Other People’s Boats

Categories Supplemental Thoughts
2017_07_02_sanderlingDeck

Experience has taught us that sailing on the Fourth of July is just not our scene, but there are always OPBs.

On Friday, we were supposed to sail the final race of the Summer Solstice Regatta. The wind forecasts were calling for gusts into the high-30s, and I had already warned Sailor Steve that I probably wouldn’t be racing in that. We’ve been out in those conditions before, and I had every confidence that we could technically get the boat around the course, but we were well out of the running for this regatta and not competitive against the larger boats in heavy weather, so I could see no reason for sailing heroics. As it turned out, the race was cancelled.
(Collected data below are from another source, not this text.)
File: src/rtl/sevenseg_pkg.sv
// Shared types and constants for the multiplexed seven-segment driver.
// Segment vectors are ordered {g,f,e,d,c,b,a}, so bit SEG_A is the LSB.
package sevenseg_pkg;

    typedef enum logic {
        BLANK = 1'b0,
        SHOW  = 1'b1
    } state_t;

    localparam int SEG_A = 0;
    localparam int SEG_B = 1;
    localparam int SEG_C = 2;
    localparam int SEG_D = 3;
    localparam int SEG_E = 4;
    localparam int SEG_F = 5;
    localparam int SEG_G = 6;

    // Active-high glyphs for hex digits 0-F.
    localparam logic [6:0] SEG_PATTERNS [16] = '{
        7'h3F, 7'h06, 7'h5B, 7'h4F, 7'h66, 7'h6D, 7'h7D, 7'h07,
        7'h7F, 7'h6F, 7'h77, 7'h7C, 7'h39, 7'h5E, 7'h79, 7'h71
    };

endpackage

File: src/rtl/sevenseg_decoder.sv
// Combinational hex to active-high seven-segment decoder.
// Pin polarity is applied by the instantiating driver, not here.
module sevenseg_decoder
    import sevenseg_pkg::*;
(
    input  logic [3:0] hex_i,
    output logic [6:0] seg_o
);

    assign seg_o = SEG_PATTERNS[hex_i];

endmodule
## config.mk

```make
export PLATFORM = sky130hd
export DESIGN_NAME = i3c_ctrlreg_bank_flat
export DESIGN_NICKNAME = d
export VERILOG_FILES = /design/src/rtl/i3c_ctrlreg_bank_pkg.sv /design/src/rtl/i3c_ctrlreg_bank_if.sv /design/src/rtl/i3c_ctrlreg_bank_sticky_w1c.sv /design/src/rtl/i3c_ctrlreg_bank.sv /design/src/flat_wrapper.sv
export SDC_FILE = /design/constraint.sdc
export NUM_CORES = 1
export LEC_CHECK = 0
export CORE_MARGIN = 2
export CORE_UTILIZATION = 40
export DETAILED_ROUTE_END_ITERATION = 12
export MAX_ROUTING_LAYER = met4
export PLACE_DENSITY = 0.76
export SYNTH_ARGS = -nofsm -noshare
export SYNTH_HDL_FRONTEND = slang
export SYNTH_SLANG_ARGS = --single-unit
```

## constraint.sdc

```tcl
create_clock -name i_clk -period 2.3 [get_ports i_clk]
set_clock_uncertainty 0.1 [all_clocks]
set_input_delay 0.23 -clock i_clk [delete_from_list [all_inputs] [get_ports i_clk]]
set_output_delay 0.23 -clock i_clk [all_outputs]
set_load 0.005 [all_outputs]
```

## src/rtl/i3c_ctrlreg_bank_pkg.sv

```systemverilog
// ============================================================================
// Module : i3c_ctrlreg_pkg
// Brief  : Register offsets, bit indices and command-state type shared by the
//          I3C master CSR bank.
// Rev    : 1.0
// ============================================================================
`default_nettype none

package i3c_ctrlreg_pkg;

  localparam logic [7:0] c_ADDR_CTRL   = 8'h00;
  localparam logic [7:0] c_ADDR_CMD    = 8'h04;
  localparam logic [7:0] c_ADDR_STATUS = 8'h08;
  localparam logic [7:0] c_ADDR_MASK   = 8'h0C;
  localparam logic [7:0] c_ADDR_PRESC  = 8'h10;

  localparam int c_CTRL_CORE_EN  = 0;
  localparam int c_CTRL_ACK_EN   = 1;
  localparam int c_CTRL_INT_EN   = 2;
  localparam int c_CTRL_SOFT_RST = 31;

  localparam int c_CMD_START = 0;
  localparam int c_CMD_STOP  = 1;

  localparam int c_STAT_BUSY = 16;
  localparam int c_STAT_OVF  = 17;
  localparam int c_STAT_DIS  = 18;

  typedef enum logic [0:0] {
    CMD_IDLE = 1'b0,
    CMD_PEND = 1'b1
  } cmd_state_e;

endpackage

`default_nettype wire

```

## src/rtl/i3c_ctrlreg_bank_if.sv

```systemverilog
// ============================================================================
// Module : i3c_ctrlreg_bank_if
// Brief  : CPU register-port bundle between a bus master and the CSR bank.
// Rev    : 1.0
// ============================================================================
`default_nettype none

interface i3c_ctrlreg_bank_if #(
  parameter int ADDR_W = 8,
  parameter int DATA_W = 32
);
  logic [ADDR_W-1:0] i_cpu_addr;
  logic [DATA_W-1:0] i_cpu_wdata;
  logic              i_cpu_wr_en;
  logic              i_cpu_rd_en;
  logic [DATA_W-1:0] o_cpu_rdata;
  logic              o_cpu_rvalid;
  logic              o_cpu_err;

  modport master (
    output i_cpu_addr, i_cpu_wdata, i_cpu_wr_en, i_cpu_rd_en,
    input  o_cpu_rdata, o_cpu_rvalid, o_cpu_err
  );

  modport slave (
    input  i_cpu_addr, i_cpu_wdata, i_cpu_wr_en, i_cpu_rd_en,
    output o_cpu_rdata, o_cpu_rvalid, o_cpu_err
  );
endinterface

`default_nettype wire

```

## src/rtl/i3c_ctrlreg_bank_sticky_w1c.sv

```systemverilog
// ============================================================================
// Module : i3c_sticky_w1c
// Brief  : Array of sticky event bits, write-1-to-clear, set wins over clear;
//          i_clr_all wipes the whole array synchronously.
// Rev    : 1.0
// ============================================================================
`default_nettype none

module i3c_sticky_w1c #(
  parameter int W = 8
) (
  input  logic         i_clk,
  input  logic         i_rst,
  input  logic         i_clr_all,
  input  logic [W-1:0] i_set,
  input  logic [W-1:0] i_clr,
  output logic [W-1:0] o_q
);

  logic [W-1:0] r_q;

  always_ff @(posedge i_clk) begin
    if (i_rst || i_clr_all) begin
      r_q <= '0;
    end else begin
      r_q <= (r_q & ~i_clr) | i_set;
    end
  end

  assign o_q = r_q;

endmodule

`default_nettype wire

```

## src/rtl/i3c_ctrlreg_bank.sv

```systemverilog
// ============================================================================
// Module : i3c_ctrlreg_bank
// Brief  : CPU-facing CSR bank for the I3C master: control, command handshake,
//          sticky event status, masked interrupt and registered read-back.
// Rev    : 1.0
// ============================================================================
`default_nettype none

module i3c_ctrlreg_bank
  import i3c_ctrlreg_pkg::*;
#(
  parameter int                 DATA_W    = 32,
  parameter int                 ADDR_W    = 8,
  parameter int                 NUM_EVT   = 8,
  parameter int                 PRESC_W   = 16,
  parameter logic [PRESC_W-1:0] PRESC_RST = PRESC_W'(124)
) (
  input  logic               i_clk,
  input  logic               i_rst,
  i3c_ctrlreg_bank_if.slave  cpu,
  output logic               o_core_en,
  output logic               o_ack_en,
  output logic [PRESC_W-1:0] o_prescale,
  output logic               o_soft_rst,
  output logic               o_cmd_valid,
  output logic               o_cmd_start,
  output logic               o_cmd_stop,
  input  logic               i_cmd_ready,
  input  logic [NUM_EVT-1:0] i_evt,
  output logic               o_irq
);

  // Sticky vector layout: {CMD_DIS, CMD_OVF, EVT[NUM_EVT-1:0]}
  localparam int SW = NUM_EVT + 2;

  logic [ADDR_W-3:0] w_word;
  logic              w_sel_ctrl, w_sel_cmd, w_sel_status, w_sel_mask, w_sel_presc;
  logic              w_mapped, w_wr, w_rd;
  logic [DATA_W-1:0] w_wd;
  logic              w_soft, w_cmd_wr;
  logic [SW-1:0]     w_set, w_clr, w_status;
  logic [DATA_W-1:0] w_rd_mux;
  logic              w_unused;

  logic               r_core_en, r_ack_en, r_int_en, r_soft_rst;
  logic [SW-1:0]      r_mask;
  logic [PRESC_W-1:0] r_prescale;
  cmd_state_e         r_state;
  logic               r_start, r_stop;
  logic [DATA_W-1:0]  r_rdata;
  logic               r_rvalid, r_err, r_irq;

  assign w_word       = cpu.i_cpu_addr[ADDR_W-1:2];
  assign w_sel_ctrl   = (w_word == (ADDR_W-2)'(c_ADDR_CTRL   >> 2));
  assign w_sel_cmd    = (w_word == (ADDR_W-2)'(c_ADDR_CMD    >> 2));
  assign w_sel_status = (w_word == (ADDR_W-2)'(c_ADDR_STATUS >> 2));
  assign w_sel_mask   = (w_word == (ADDR_W-2)'(c_ADDR_MASK   >> 2));
  assign w_sel_presc  = (w_word == (ADDR_W-2)'(c_ADDR_PRESC  >> 2));
  assign w_mapped     = w_sel_ctrl | w_sel_cmd | w_sel_status | w_sel_mask | w_sel_presc;
  assign w_wr         = cpu.i_cpu_wr_en;
  assign w_rd         = cpu.i_cpu_rd_en;
  assign w_wd         = cpu.i_cpu_wdata;
  assign w_unused     = ^{cpu.i_cpu_addr[1:0], w_wd};

  assign w_soft   = w_wr & w_sel_ctrl & w_wd[c_CTRL_SOFT_RST];
  assign w_cmd_wr = w_wr & w_sel_cmd & (w_wd[c_CMD_START] | w_wd[c_CMD_STOP]);

  // A write landing in PEND (accept cycle included) is an overflow, never queued.
  assign w_set = {w_cmd_wr & (r_state == CMD_IDLE) & ~r_core_en,
                  w_cmd_wr & (r_state == CMD_PEND),
                  i_evt};
  assign w_clr = (w_wr & w_sel_status)
               ? {w_wd[c_STAT_DIS], w_wd[c_STAT_OVF], w_wd[NUM_EVT-1:0]} : '0;

  i3c_sticky_w1c #(.W(SW)) u_status (
    .i_clk     (i_clk),
    .i_rst     (i_rst),
    .i_clr_all (w_soft),
    .i_set     (w_set),
    .i_clr     (w_clr),
    .o_q       (w_status)
  );

  always_ff @(posedge i_clk) begin
    if (i_rst) begin
      r_core_en  <= 1'b0;
      r_ack_en   <= 1'b0;
      r_int_en   <= 1'b0;
      r_soft_rst <= 1'b0;
      r_mask     <= '0;
      r_prescale <= PRESC_RST;
    end else begin
      r_soft_rst <= w_soft;
      if (w_wr && w_sel_ctrl) begin
        r_core_en <= w_wd[c_CTRL_CORE_EN];
        r_ack_en  <= w_wd[c_CTRL_ACK_EN];
        r_int_en  <= w_wd[c_CTRL_INT_EN];
      end
      if (w_wr && w_sel_mask) begin
        r_mask <= {w_wd[c_STAT_DIS], w_wd[c_STAT_OVF], w_wd[NUM_EVT-1:0]};
      end
      if (w_wr && w_sel_presc) begin
        r_prescale <= w_wd[PRESC_W-1:0];
      end
    end
  end

  always_ff @(posedge i_clk) begin
    if (i_rst || w_soft) begin
      r_state <= CMD_IDLE;
      r_start <= 1'b0;
      r_stop  <= 1'b0;
    end else begin
      unique case (r_state)
        CMD_IDLE: begin
          if (w_cmd_wr && r_core_en) begin
            r_state <= CMD_PEND;
            r_start <= w_wd[c_CMD_START];
            r_stop  <= w_wd[c_CMD_STOP];
          end
        end
        CMD_PEND: begin
          if (i_cmd_ready) begin
            r_state <= CMD_IDLE;
            r_start <= 1'b0;
            r_stop  <= 1'b0;
          end
        end
        default: r_state <= CMD_IDLE;
      endcase
    end
  end

  always_comb begin
    w_rd_mux = '0;
    if (w_sel_ctrl) begin
      w_rd_mux[c_CTRL_CORE_EN] = r_core_en;
      w_rd_mux[c_CTRL_ACK_EN]  = r_ack_en;
      w_rd_mux[c_CTRL_INT_EN]  = r_int_en;
    end else if (w_sel_status) begin
      w_rd_mux[NUM_EVT-1:0] = w_status[NUM_EVT-1:0];
      w_rd_mux[c_STAT_BUSY] = (r_state == CMD_PEND);
      w_rd_mux[c_STAT_OVF]  = w_status[NUM_EVT];
      w_rd_mux[c_STAT_DIS]  = w_status[NUM_EVT+1];
    end else if (w_sel_mask) begin
      w_rd_mux[NUM_EVT-1:0] = r_mask[NUM_EVT-1:0];
      w_rd_mux[c_STAT_OVF]  = r_mask[NUM_EVT];
      w_rd_mux[c_STAT_DIS]  = r_mask[NUM_EVT+1];
    end else if (w_sel_presc) begin
      w_rd_mux[PRESC_W-1:0] = r_prescale;
    end
  end

  always_ff @(posedge i_clk) begin
    if (i_rst) begin
      r_rdata  <= '0;
      r_rvalid <= 1'b0;
      r_err    <= 1'b0;
      r_irq    <= 1'b0;
    end else begin
      r_rdata  <= w_rd ? w_rd_mux : '0;
      r_rvalid <= w_rd;
      r_err    <= (w_rd | w_wr) & ~w_mapped;
      r_irq    <= r_int_en & (|(w_status & r_mask));
    end
  end

  assign cpu.o_cpu_rdata  = r_rdata;
  assign cpu.o_cpu_rvalid = r_rvalid;
  assign cpu.o_cpu_err    = r_err;
  assign o_core_en        = r_core_en;
  assign o_ack_en         = r_ack_en;
  assign o_prescale       = r_prescale;
  assign o_soft_rst       = r_soft_rst;
  assign o_cmd_valid      = (r_state == CMD_PEND);
  assign o_cmd_start      = r_start;
  assign o_cmd_stop       = r_stop;
  assign o_irq            = r_irq;

endmodule

`default_nettype wire

```

## src/flat_wrapper.sv

```systemverilog
// flat-port wrapper written by rule: the top's interface ports become plain ports
module i3c_ctrlreg_bank_flat import i3c_ctrlreg_pkg::*;
#(
  parameter int                 DATA_W    = 32,
  parameter int                 ADDR_W    = 8,
  parameter int                 NUM_EVT   = 8,
  parameter int                 PRESC_W   = 16,
  parameter logic [PRESC_W-1:0] PRESC_RST = PRESC_W'(124)
)
  (i_clk, i_rst, o_core_en, o_ack_en, o_prescale, o_soft_rst, o_cmd_valid, o_cmd_start, o_cmd_stop, i_cmd_ready, i_evt, o_irq, cpu_i_cpu_addr, cpu_i_cpu_wdata, cpu_i_cpu_wr_en, cpu_i_cpu_rd_en, cpu_o_cpu_rdata, cpu_o_cpu_rvalid, cpu_o_cpu_err);
  i3c_ctrlreg_bank_if #(.ADDR_W(ADDR_W), .DATA_W(DATA_W)) cpu_i ();
  input  logic i_clk;
  input  logic i_rst;
  output logic o_core_en;
  output logic o_ack_en;
  output logic [PRESC_W-1:0] o_prescale;
  output logic o_soft_rst;
  output logic o_cmd_valid;
  output logic o_cmd_start;
  output logic o_cmd_stop;
  input  logic i_cmd_ready;
  input  logic [NUM_EVT-1:0] i_evt;
  output logic o_irq;
  input wire logic [$bits(cpu_i.i_cpu_addr)-1:0] cpu_i_cpu_addr;
  input wire logic [$bits(cpu_i.i_cpu_wdata)-1:0] cpu_i_cpu_wdata;
  input wire logic [$bits(cpu_i.i_cpu_wr_en)-1:0] cpu_i_cpu_wr_en;
  input wire logic [$bits(cpu_i.i_cpu_rd_en)-1:0] cpu_i_cpu_rd_en;
  output wire logic [$bits(cpu_i.o_cpu_rdata)-1:0] cpu_o_cpu_rdata;
  output wire logic [$bits(cpu_i.o_cpu_rvalid)-1:0] cpu_o_cpu_rvalid;
  output wire logic [$bits(cpu_i.o_cpu_err)-1:0] cpu_o_cpu_err;
  assign cpu_i.i_cpu_addr = cpu_i_cpu_addr;
  assign cpu_i.i_cpu_wdata = cpu_i_cpu_wdata;
  assign cpu_i.i_cpu_wr_en = cpu_i_cpu_wr_en;
  assign cpu_i.i_cpu_rd_en = cpu_i_cpu_rd_en;
  assign cpu_o_cpu_rdata = cpu_i.o_cpu_rdata;
  assign cpu_o_cpu_rvalid = cpu_i.o_cpu_rvalid;
  assign cpu_o_cpu_err = cpu_i.o_cpu_err;
  i3c_ctrlreg_bank #(.DATA_W(DATA_W), .ADDR_W(ADDR_W), .NUM_EVT(NUM_EVT), .PRESC_W(PRESC_W), .PRESC_RST(PRESC_RST)) u_core (.i_clk(i_clk), .i_rst(i_rst), .cpu(cpu_i), .o_core_en(o_core_en), .o_ack_en(o_ack_en), .o_prescale(o_prescale), .o_soft_rst(o_soft_rst), .o_cmd_valid(o_cmd_valid), .o_cmd_start(o_cmd_start), .o_cmd_stop(o_cmd_stop), .i_cmd_ready(i_cmd_ready), .i_evt(i_evt), .o_irq(o_irq));
endmodule
```

==> flow_summary.toml <==
[status]
outcome = "finished clean"

[sta]
period_minus_slack_ns = 1.91
hold_viol = 0
slew_headroom_pct = 66.5
worstMarginPinSlew_ns = 0.496
fmax_mhz = 523
drv_slew = 0
setup_violations = 0
fin_tns_setup_ns = 0
holdWs_ns = 0.338
post-route-period-util_pct = 83.2
rsz0062_at_grt = "no"

[clocking]
cts_setup_buffers = 0
ctsHoldBuffers = 0
cts_tree = "yes"
htree_levels = 3
ctsRootBufferMaster = "clkbuf_8"
cts_buffer_depth = 2
post_cts_resized = 0
cts.clk_slew.worst_paths_ns = 0.07
worstSkewPairLatency_ns = 0.34
cts_buffers = 9
cts.sink_count = 65

[worst_hold_path]
min_path_type = "in -> reg"
hp-start = "cpu_i_cpu_wdata[13]"

[die]
start_util_pct = 41.9
die_w_microns = 86.3
die_h_microns = 86.3
dieArea_sq_um = 7440
ios = 110
core_area_sq_um = 6460
rows = 29

[logic_synthesis]
synth_compound_area_share_pct = 17.2
synth_mux_area_share_pct = 1.90
yosysSeqAreaShare_pct = 48.1
synth-edff-count = 0
synthCells = 300
synth.largest_area_cell = "dfxtp_1"
syn_area_sq_um = 2710
synthAdderAreaFrac_pct = 0
syn_avg_cell_area_sq_um = 9.02
synth-xor-area-share_pct = 0
ys.flop_type = "dfxtp_1"
synth_top_area_share_pct = 48.1
yosysUniqueCellTypes = 44
synth_area_leaders = "dfxtp_1, nand2_1, a21oi_1"
synth_simple_gate_area_share_pct = 24.1
synth-seq-cells = 65
ys_async_sr_fraction_pct = 0
yosys_warnings = 0
synth_top_family_by_area = "simple AND/OR/NAND/NOR gates"

[worst_setup_path]
required_ns = 2.46
path_buf_inv = 2
start_kind = "primary input"
cp_slowest_cell = "and3_1"
rrSetupSlack_ns = 0.70
path_cells = "clkdlybuf4s50_1 -> buf_4 -> nor4_2 -> and3_1 -> a221oi_1 -> nor3_1"
cp.arrival_ns = 2.07
startpoint = "cpu_i_cpu_addr[4]"
rr_startpoint = "u_core.o_cmd_valid"
crit_family = "simple AND/OR/NAND/NOR gates"
critical_path_peak_fanout = 8
end_kind = "register"
worstSetupPathType = "in -> reg"
critPathMaxStageDelay_ns = 0.46

[power]
swShare_pct = 22.8
intPower_mw = 1.77
p_leak_nw = 1.44
powerDensity_nw_per_um2 = 599
clockPowerShare_pct = 41.2
power.switching_mw = 0.524
p_comb_share_pct = 8.6
vdd_drop_max_uv = 283
seqPwrFrac_pct = 50.2

[cells_and_area]
final_area_sq_um = 3830
fin_util_pct = 59.3
diodes = 0
drive_above_1_share_pct = 14.2
area_delta_synth_final_pct = 41.6
fin_nets = 450

[global_routing]
track_usage_pct = 20.7
grt_pass1_wl_microns = 11500
grt_overflow_total = 0
grt_start_max_net_pins = 39
antenna_found_initial = 0
grt_pass1_vias = 2355

[route]
routed_via_density = 5.21
firstDrtPassIters = 5
drt-initial-drc-count = 130
drt-total-wl_microns = 7250
antenna_left = 0
drcViolationCount = 0
vias = 2494
wl_per_cell_microns = 15.1

[place]
port_buffers = 81
dpl_cell_area_sq_um = 3640
dp_hpwl_microns = 5290
gp_congestion = 0.920

[flow_run]
maxCapViolCount = 0
## config.mk

```make
export PLATFORM = sky130hd
export DESIGN_NAME = ascii_to_num_parser
export DESIGN_NICKNAME = d
export VERILOG_FILES = /design/src/rtl/ascii_parse_pkg.sv /design/src/rtl/ascii_digit_stack.sv /design/src/rtl/ascii_to_num_parser.sv
export SDC_FILE = /design/constraint.sdc
export NUM_CORES = 1
export LEC_CHECK = 0
export ABC_CLOCK_PERIOD_IN_PS = 3870
export CORE_MARGIN = 2
export CORE_UTILIZATION = 54
export CTS_BUF_LIST = sky130_fd_sc_hd__clkbuf_8
export DETAILED_ROUTE_END_ITERATION = 10
export GPL_ROUTABILITY_DRIVEN = 0
export PLACE_DENSITY = 0.78
export SETUP_SLACK_MARGIN = 0.1
export SYNTH_ARGS = -nofsm -noshare
export SYNTH_HDL_FRONTEND = slang
export SYNTH_HIERARCHICAL = 1
export SYNTH_SLANG_ARGS = --single-unit
```

## constraint.sdc

```tcl
create_clock -name clk -period 3.87 [get_ports clk]
set_clock_uncertainty 0.2 [all_clocks]
set_input_delay 0.774 -clock clk [delete_from_list [all_inputs] [get_ports clk]]
set_output_delay 0.774 -clock clk [all_outputs]
set_load 0.05 [all_outputs]
```

## src/rtl/ascii_parse_pkg.sv

```systemverilog
// Shared types and constants for the ASCII decimal parser: FSM states,
// error codes and the special characters it recognises.
package ascii_parse_pkg;

  typedef enum logic [1:0] {
    IDLE    = 2'd0,
    ACCUM   = 2'd1,
    CONVERT = 2'd2,
    DONE    = 2'd3
  } state_t;

  localparam logic [1:0] ERR_NONE     = 2'b00;
  localparam logic [1:0] ERR_BAD_CHAR = 2'b01;
  localparam logic [1:0] ERR_OVERFLOW = 2'b10;
  localparam logic [1:0] ERR_EMPTY    = 2'b11;

  localparam logic [7:0] CHAR_ZERO = 8'h30;
  localparam logic [7:0] CHAR_NINE = 8'h39;
  localparam logic [7:0] CHAR_CR   = 8'h0D;
  localparam logic [7:0] CHAR_STAR = 8'h2A;
  localparam logic [7:0] CHAR_BS   = 8'h08;

endpackage

```

## src/rtl/ascii_digit_stack.sv

```systemverilog
// Small LIFO of 4-bit decimal digits; entry 0 is the first (most significant)
// digit pushed, so rd_idx walks the number MSB-first.
module ascii_digit_stack #(
  parameter int DEPTH = 5,
  localparam int CW = $clog2(DEPTH + 1)
) (
  input  logic          clk,
  input  logic          rst,
  input  logic          push,
  input  logic          pop,
  input  logic          clear,
  input  logic [3:0]    din,
  input  logic [CW-1:0] rd_idx,
  output logic [CW-1:0] count,
  output logic [3:0]    rd_data
);

  logic [3:0] mem [DEPTH];

  // Clear wins over push, push over pop; writes past DEPTH are dropped.
  always_ff @(posedge clk) begin
    if (rst || clear) begin
      count <= '0;
    end else if (push && (count < CW'(DEPTH))) begin
      mem[count] <= din;
      count      <= count + CW'(1);
    end else if (pop && (count != '0)) begin
      count <= count - CW'(1);
    end
  end

  assign rd_data = (int'(rd_idx) < DEPTH) ? mem[rd_idx] : 4'h0;

endmodule

```

## src/rtl/ascii_to_num_parser.sv

```systemverilog
// Streams ASCII digits into a buffer and, on the terminator, converts them to a
// 16-bit value one digit per cycle. Optional backspace: ASCII_PARSE_BACKSPACE_EN.
module ascii_to_num_parser
  import ascii_parse_pkg::*;
#(
  parameter int         MAX_DIGITS = 5,
  parameter logic [7:0] TERM_CHAR  = CHAR_CR,
  parameter logic [7:0] CLR_CHAR   = CHAR_STAR
) (
  input  logic        clk,
  input  logic        rst,
  input  logic [7:0]  char_in,
  input  logic        char_valid,
  output logic        char_ready,
  output logic [15:0] num,
  output logic        num_valid,
  output logic        err,
  output logic [1:0]  err_code
);

  localparam int CW = $clog2(MAX_DIGITS + 1);

  state_t        state, state_nxt;
  logic [CW-1:0] count, idx;
  logic [3:0]    rd_data, digit_val;
  logic [16:0]   acc;
  logic          ovf;
  logic [20:0]   acc_wide, acc_nxt;
  logic          accept, is_digit;
  logic          push, pop, clear, acc_clr, acc_step, load_num, err_set;
  logic [1:0]    err_code_nxt;

  assign accept    = char_valid & char_ready;
  assign is_digit  = (char_in >= CHAR_ZERO) && (char_in <= CHAR_NINE);
  assign digit_val = char_in[3:0] - CHAR_ZERO[3:0];

  // Shift-and-add *10, computed wide so an out-of-range step is still caught.
  assign acc_wide = {4'b0, acc};
  assign acc_nxt  = (acc_wide << 3) + (acc_wide << 1) + {17'b0, rd_data};

  ascii_digit_stack #(.DEPTH(MAX_DIGITS)) u_stack (
    .clk     (clk),
    .rst     (rst),
    .push    (push),
    .pop     (pop),
    .clear   (clear),
    .din     (digit_val),
    .rd_idx  (idx),
    .count   (count),
    .rd_data (rd_data)
  );

  always_comb begin
    state_nxt    = state;
    char_ready   = 1'b0;
    push         = 1'b0;
    pop          = 1'b0;
    clear        = 1'b0;
    acc_clr      = 1'b0;
    acc_step     = 1'b0;
    load_num     = 1'b0;
    err_set      = 1'b0;
    err_code_nxt = ERR_NONE;
    case (state)
      IDLE, ACCUM: begin
        char_ready = 1'b1;
        if (accept) begin
          if (is_digit) begin
            if (count == CW'(MAX_DIGITS)) begin
              err_set      = 1'b1;
              err_code_nxt = ERR_OVERFLOW;
              clear        = 1'b1;
              state_nxt    = IDLE;
            end else begin
              push      = 1'b1;
              state_nxt = ACCUM;
            end
          end else if (char_in == CLR_CHAR) begin
            clear     = 1'b1;
            state_nxt = IDLE;
          end else if (char_in == TERM_CHAR) begin
            if (count == '0) begin
              err_set      = 1'b1;
              err_code_nxt = ERR_EMPTY;
              state_nxt    = IDLE;
            end else begin
              acc_clr   = 1'b1;
              state_nxt = CONVERT;
            end
          end
`ifdef ASCII_PARSE_BACKSPACE_EN
          else if (char_in == CHAR_BS) begin
            if (count != '0) begin
              pop = 1'b1;
              if (count == CW'(1)) state_nxt = IDLE;
            end
          end
`endif
          else begin
            err_set      = 1'b1;
            err_code_nxt = ERR_BAD_CHAR;
          end
        end
      end
      CONVERT: begin
        acc_step = 1'b1;
        if (idx == count - CW'(1)) state_nxt = DONE;
      end
      DONE: begin
        clear     = 1'b1;
        state_nxt = IDLE;
        if (ovf) begin
          err_set      = 1'b1;
          err_code_nxt = ERR_OVERFLOW;
        end else begin
          load_num = 1'b1;
        end
      end
      default: state_nxt = IDLE;
    endcase
  end

  // Result and error flags are registered, so they pulse the cycle after the decision.
  always_ff @(posedge clk) begin
    if (rst) begin
      state     <= IDLE;
      idx       <= '0;
      acc       <= '0;
      ovf       <= 1'b0;
      num       <= '0;
      num_valid <= 1'b0;
      err       <= 1'b0;
      err_code  <= ERR_NONE;
    end else begin
      state     <= state_nxt;
      num_valid <= load_num;
      err       <= err_set;
      err_code  <= err_code_nxt;
      if (acc_clr) begin
        acc <= '0;
        idx <= '0;
        ovf <= 1'b0;
      end else if (acc_step) begin
        acc <= acc_nxt[16:0];
        idx <= idx + CW'(1);
        ovf <= ovf | (acc_nxt > 21'd65535);
      end
      if (load_num) num <= acc[15:0];
    end
  end

endmodule

```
The crew of Tiki still wanted to go for a sail, and asked if we wanted to join them. Tiki is a big Pearson 36-2, and I thought it would be fun to go tackle some weather in their boat. I helped them change to a smaller jib and the crews of Mystique, Island Breeze, and Lucky Star II joined us. Then the crews of Bad Dog II and Restless came aboard. Then some other bystanders joined us. As they were counting the life jackets, I was concerned that a decorated Volkswagen would come honking into the marina to calliope music with fifteen clowns to hang off the rigging.

The cockpit was so overloaded that Jen and I sat on the foredeck. Of course, the foredeck isn’t exactly where you want to be when it’s blowing over 30kts, which it was before we even left the shelter of the creek. The bay was churned up, with lots of fetch from the southerly wind, and we were immediately taking spray over the bow. With the boat loaded up like a refugee barge, they made the [sound] decision to not deploy the sails, so we had a brief motorboat ride. Having the seen the conditions firsthand, I was glad that they cancelled the race.

As we were coming in, Sunset was going out, sailing down the creek channel on a small jib. I tried to take a picture, but it was tough to operate a camera. The bay always looks flat in photos anyway.

I stayed on the boat Friday night with the intention of sailing Saturday morning, despite our general rule about not sailing on Independence Day weekend. Between the heat, the moderately high wind, and the potential for boat traffic, we decided that we should just motor over to Governor’s and have a swimming day…except that Jen didn’t bring her bathing suit. Actually, she only had half of one. We had a lengthy discussion about how this is possible. I thought that she lost or forgot the other half, but it turns out that you can buy half a woman’s bathing suit, which makes me wonder 1) why would you do this? and 2) why it’s even called a “suit” if you can buy mismatched sets. We made the difficult decision to celebrate the weekend by doing something truly American, and made a trip to The Walmarts for a really nice emergency half-a-bathing suit.

We narrowly escaped, although by then it was fully raining. We drove out of the rain cloud on the short drive back to the marina, but the sky looked ominous, and we decided that it wasn’t in the cards for us to sail.

When we got back home, I had a message from someone on the sailing forums, asking me if I wanted to help him sail his new-to-him Marshall Sanderling on Sunday. A Sanderling is a classic 18′ catboat—one of the oldest boats in continuous production, going back to 1962. The only catboat I’d ever been on was a Beetle Cat that I sailed out of the Antique Boat Museum in Clayton, NY, so I jumped at the chance.

Shore traffic was intense. It took me an hour to get from the Parkway exit on 72 to the Manahawkin Bay Bridge, and I was a little late getting to the boat in Beach Haven. The skipper had the boat all prepped and ready to go, with a reef already in the huge sail, and we quickly made our introductions and started untying dock lines.

He was new to sailing, and I wasn’t sure what he knew beyond his ASA 101 class. I was initially a little confused when we allowed the boat to drift out of the slip, tied the bow to the end piling, then let the boat blow head-to-wind to raise the sail, but it worked fine. Once underway, the skipper handled the boat well under both power and sail. We tacked back and forth several times across Little Egg Harbor with surprisingly little boat traffic to contend with. I even took the helm for a bit, and found the boat really pleasant to sail. It’s pretty much the perfect boat for Little Egg, with a shallow draft and a lot of form stability from her wide, flat hull.

Jen and I have received a lot of help from the sailing community over the years, and I still feel like I’m in the hole on karma. It was nice to lend a hand, even though I probably wasn’t necessary…he’s got it figured out. It’s a beautiful boat, and we wish them all the best.

“Prepare to fend off the bridge abutment.”